La jeunesse serait-elle une période bien plus difficile à vivre qu’on ne le pense ? La semaine dernière, Air of melty vous a dévoilé les résultats d’une étude Ipsos révélant qu’un jeune sur cinq est adepte de conduites à risque, à cause de ce qui pourrait ressembler à une recherche d’expériences à tout prix. La question peut alors se poser : les jeunes prennent-ils des risques pour échapper à une réalité qui les déçoit ? Une étude qui vient de paraître dans la revue Social Forces tendrait à mettre en lumière une telle réalité. En effet, selon la dernière thèse de Louis Chauvel, sociologue à l’université du Luxembourg, la France serait le pays qui sacrifierait le plus la jeunesse, sur 17 pays occidentaux au total. Qu’est-ce que cela signifie ? Réponse par ici !

Selon l’explication du sociologue Louis Chauvel, « depuis 1984 en France, par rapport à celui des sexagénaires, le niveau de vie relatif des trentenaires a perdu 17% ». En fait, si les jeunes nés autour de 1975 avaient pu suivre la tendance de croissance exceptionnelle des niveaux de vie dont ont bénéficié les personnes nées entre 1929 et 1950, leur niveau de vie serait, selon l’expert, 30% plus élevé qu’il ne l’est actuellement.
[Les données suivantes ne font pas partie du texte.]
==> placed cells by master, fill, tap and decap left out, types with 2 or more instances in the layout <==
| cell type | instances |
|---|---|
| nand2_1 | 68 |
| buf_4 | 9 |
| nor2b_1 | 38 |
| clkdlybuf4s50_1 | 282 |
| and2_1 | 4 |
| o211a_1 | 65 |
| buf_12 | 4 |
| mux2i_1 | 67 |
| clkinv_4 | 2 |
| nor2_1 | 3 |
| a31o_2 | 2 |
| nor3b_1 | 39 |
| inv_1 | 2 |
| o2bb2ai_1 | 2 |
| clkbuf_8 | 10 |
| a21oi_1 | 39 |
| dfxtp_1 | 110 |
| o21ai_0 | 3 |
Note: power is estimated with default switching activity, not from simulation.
**src/rtl/freq_meter.sv**
```systemverilog
// Gated edge counter: counts synchronized rising edges of SIG_IN over a window of
// GATE_CYCLES clocks and reports the total on COUNT with a one-cycle VALID strobe.
module freq_meter #(
    parameter int unsigned GATE_CYCLES = 50000000,
    parameter int unsigned GATE_W      = 26,
    parameter int unsigned CNT_W       = 16
) (
    input  logic             CLK_IN,
    input  logic             RST,
    input  logic             SIG_IN,
    input  logic             START,
    input  logic             CONT,
    output logic [CNT_W-1:0] COUNT,
    output logic             VALID,
    output logic             BUSY,
    output logic             OVF
);

    typedef enum logic [1:0] {
        ST_WARM,
        ST_IDLE,
        ST_GATE
    } state_t;

    localparam logic [GATE_W-1:0] GATE_LOAD = GATE_W'(GATE_CYCLES - 1);

    state_t             state;
    logic [1:0]         warm_cnt;
    logic               s1, s2, s3;
    logic [CNT_W-1:0]   edge_cnt;
    logic [GATE_W-1:0]  gate_cnt;
    logic               ovf_int;

    logic               e;
    logic               edge_full;
    logic               sat;
    logic [CNT_W-1:0]   edge_next;

    // A pulse arriving while the counter is already full is what marks a window as saturated.
    always_comb begin
        e         = s2 & ~s3;
        edge_full = &edge_cnt;
        sat       = e & edge_full;
        edge_next = (e && !edge_full) ? edge_cnt + 1'b1 : edge_cnt;
    end

    always_ff @(posedge CLK_IN or negedge RST) begin
        if (!RST) begin
            state    <= ST_WARM;
            warm_cnt <= '0;
            s1       <= 1'b0;
            s2       <= 1'b0;
            s3       <= 1'b0;
            edge_cnt <= '0;
            gate_cnt <= '0;
            ovf_int  <= 1'b0;
            COUNT    <= '0;
            VALID    <= 1'b0;
            BUSY     <= 1'b1;
            OVF      <= 1'b0;
        end else begin
            s1    <= SIG_IN;
            s2    <= s1;
            s3    <= s2;
            VALID <= 1'b0;

            case (state)
                ST_WARM: begin
                    if (warm_cnt == 2'd2) begin
                        state <= ST_IDLE;
                        BUSY  <= 1'b0;
                    end else begin
                        warm_cnt <= warm_cnt + 2'd1;
                    end
                end

                ST_IDLE: begin
                    if (START || CONT) begin
                        edge_cnt <= '0;
                        gate_cnt <= GATE_LOAD;
                        ovf_int  <= 1'b0;
                        state    <= ST_GATE;
                        BUSY     <= 1'b1;
                    end
                end

                ST_GATE: begin
                    if (gate_cnt == '0) begin
                        // Final cycle: the edge seen now still belongs to this window.
                        COUNT <= edge_next;
                        OVF   <= ovf_int | sat;
                        VALID <= 1'b1;
                        if (CONT) begin
                            edge_cnt <= '0;
                            gate_cnt <= GATE_LOAD;
                            ovf_int  <= 1'b0;
                        end else begin
                            state <= ST_IDLE;
                            BUSY  <= 1'b0;
                        end
                    end else begin
                        edge_cnt <= edge_next;
                        ovf_int  <= ovf_int | sat;
                        gate_cnt <= gate_cnt - 1'b1;
                    end
                end

                default: begin
                    state <= ST_WARM;
                    BUSY  <= 1'b1;
                end
            endcase
        end
    end

endmodule

```
## config.mk

```make
export PLATFORM = sky130hd
export DESIGN_NAME = fir_output_resize
export DESIGN_NICKNAME = d
export VERILOG_FILES = /design/src/rtl/fir_output_resize.sv
export SDC_FILE = /design/constraint.sdc
export NUM_CORES = 1
export LEC_CHECK = 0
export ABC_AREA = 0
export CAP_MARGIN = 20
export CORE_UTILIZATION = 45
export DETAILED_ROUTE_END_ITERATION = 8
export PLACE_DENSITY = 0.75
export REMOVE_ABC_BUFFERS = 1
export SYNTH_ARGS = -nofsm -noshare
export SYNTH_HDL_FRONTEND = slang
export SYNTH_SLANG_ARGS = --single-unit
```

## constraint.sdc

```tcl
create_clock -name clk -period 8.3 [get_ports clk]
set_clock_uncertainty 0.2 [all_clocks]
set_input_delay 2.075 -clock clk [delete_from_list [all_inputs] [get_ports clk]]
set_output_delay 2.075 -clock clk [all_outputs]
set_load 0.05 [all_outputs]
```
--- src/rtl/warp_controller.sv ---
// Per-warp sequencer: owns the warp PC, fetches instructions and steps each one
// through decode, operand request, optional LSU wait, execute and write-back.

`ifndef DATA_WIDTH
`define DATA_WIDTH 32
`endif

package warp_pkg;
  typedef enum logic [2:0] {
    WARP_IDLE,
    WARP_FETCH,
    WARP_DECODE,
    WARP_REQUEST,
    WARP_WAIT,
    WARP_EXECUTE,
    WARP_UPDATE,
    WARP_DONE
  } warp_state_t;
endpackage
Ces chiffres placent la France largement en tête des pays étudiés, six points devant son dauphin l’Espagne. Certes, le chômage est à blâmer, mais pas seulement : les rémunérations en baisse concernent tous les jeunes, même les plus diplômés disposant d’un travail. Comme l’explique le chercheur, « les jeunes qui entrent sur le marché du travail ont beau être plus diplômés que leurs parents, ils sont moins bien rémunérés. C’est ‘l’effet cicatrice’. Un nombre croissant de diplômés se partagent un nombre stagnant de positions sociales confortables, dont le niveau de rétribution nette décline », poursuit Louis Chauvel, qui évoque un « déclassement systémique » de la jeunesse avant de conclure : « Aucun pays n’est allé aussi loin que le nôtre dans cette maltraitance des nouvelles générations ».
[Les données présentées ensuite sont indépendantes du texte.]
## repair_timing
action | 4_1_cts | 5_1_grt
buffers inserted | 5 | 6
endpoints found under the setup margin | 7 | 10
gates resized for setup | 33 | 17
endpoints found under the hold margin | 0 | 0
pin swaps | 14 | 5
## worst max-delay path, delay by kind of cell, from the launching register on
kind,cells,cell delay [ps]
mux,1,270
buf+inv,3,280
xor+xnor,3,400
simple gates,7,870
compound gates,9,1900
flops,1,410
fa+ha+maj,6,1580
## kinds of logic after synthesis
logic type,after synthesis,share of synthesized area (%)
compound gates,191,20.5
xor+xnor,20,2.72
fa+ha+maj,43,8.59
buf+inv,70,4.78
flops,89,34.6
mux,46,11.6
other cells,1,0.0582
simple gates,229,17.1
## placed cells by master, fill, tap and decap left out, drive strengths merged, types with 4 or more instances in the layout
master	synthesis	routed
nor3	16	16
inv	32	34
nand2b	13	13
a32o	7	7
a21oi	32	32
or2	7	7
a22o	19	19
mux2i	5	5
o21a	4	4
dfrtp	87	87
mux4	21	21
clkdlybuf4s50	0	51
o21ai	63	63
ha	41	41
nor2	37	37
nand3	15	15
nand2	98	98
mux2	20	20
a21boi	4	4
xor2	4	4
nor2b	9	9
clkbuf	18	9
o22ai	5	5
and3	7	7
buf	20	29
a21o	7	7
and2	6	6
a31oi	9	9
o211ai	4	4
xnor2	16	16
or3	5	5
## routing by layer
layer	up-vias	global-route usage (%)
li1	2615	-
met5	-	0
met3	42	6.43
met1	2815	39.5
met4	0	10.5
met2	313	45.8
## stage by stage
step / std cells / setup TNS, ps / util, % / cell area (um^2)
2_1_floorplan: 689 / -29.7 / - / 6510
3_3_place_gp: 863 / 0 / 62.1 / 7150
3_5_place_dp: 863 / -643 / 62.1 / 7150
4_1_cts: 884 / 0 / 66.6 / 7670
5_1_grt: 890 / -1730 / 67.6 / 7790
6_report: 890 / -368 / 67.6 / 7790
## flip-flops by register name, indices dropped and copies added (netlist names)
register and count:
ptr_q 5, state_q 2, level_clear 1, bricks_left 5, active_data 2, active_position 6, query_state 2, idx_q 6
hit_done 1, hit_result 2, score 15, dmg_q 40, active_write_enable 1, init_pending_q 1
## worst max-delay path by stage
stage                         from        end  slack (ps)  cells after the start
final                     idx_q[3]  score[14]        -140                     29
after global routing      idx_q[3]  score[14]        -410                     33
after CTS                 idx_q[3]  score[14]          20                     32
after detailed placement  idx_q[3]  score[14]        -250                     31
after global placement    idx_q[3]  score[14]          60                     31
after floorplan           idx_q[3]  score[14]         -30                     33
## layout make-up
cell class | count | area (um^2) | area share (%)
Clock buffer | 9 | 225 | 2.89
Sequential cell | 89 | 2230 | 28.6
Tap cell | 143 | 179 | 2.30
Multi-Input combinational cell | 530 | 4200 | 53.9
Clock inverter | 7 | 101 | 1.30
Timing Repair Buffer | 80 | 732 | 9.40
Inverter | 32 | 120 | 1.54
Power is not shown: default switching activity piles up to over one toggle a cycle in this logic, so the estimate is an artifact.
Certes, les jeunes disposent de bien moins de sécurité financière que les aînées. Une étude menée par l’Insee a, par ailleurs montré que les jeunes sont ceux qui mobilisent le plus leurs proches pour recevoir de l’aide, financière comme morale. Mais doit-on pour autant en conclure qu’ils sont oubliés et sacrifiés par le Gouvernement français ? Olivier Galland, sociologue de la jeunesse et directeur de recherche au CNRS, considère que non et reproche aux conclusions de l’étude de Louis Chauvel d’être « très excessives ». Il a ainsi rappelé qu’une étude de l’Insee comparant le niveau de vie entre la fin des années 1980 et les années 2000 avait permis de montrer que « la croissance a permis à chaque génération de disposer d’un niveau de vie supérieur à la précédente ». De son côté, l’enquête Génération Quoi menée par France Télévisions l’an passé, et à laquelle avaient répondu pas moins de 210 000 jeunes âgés de 18 à 34 ans, avait mis en avant le fait qu’un jeune sur deux considérait les générations précédentes comme étant responsables de leurs difficultés actuelles.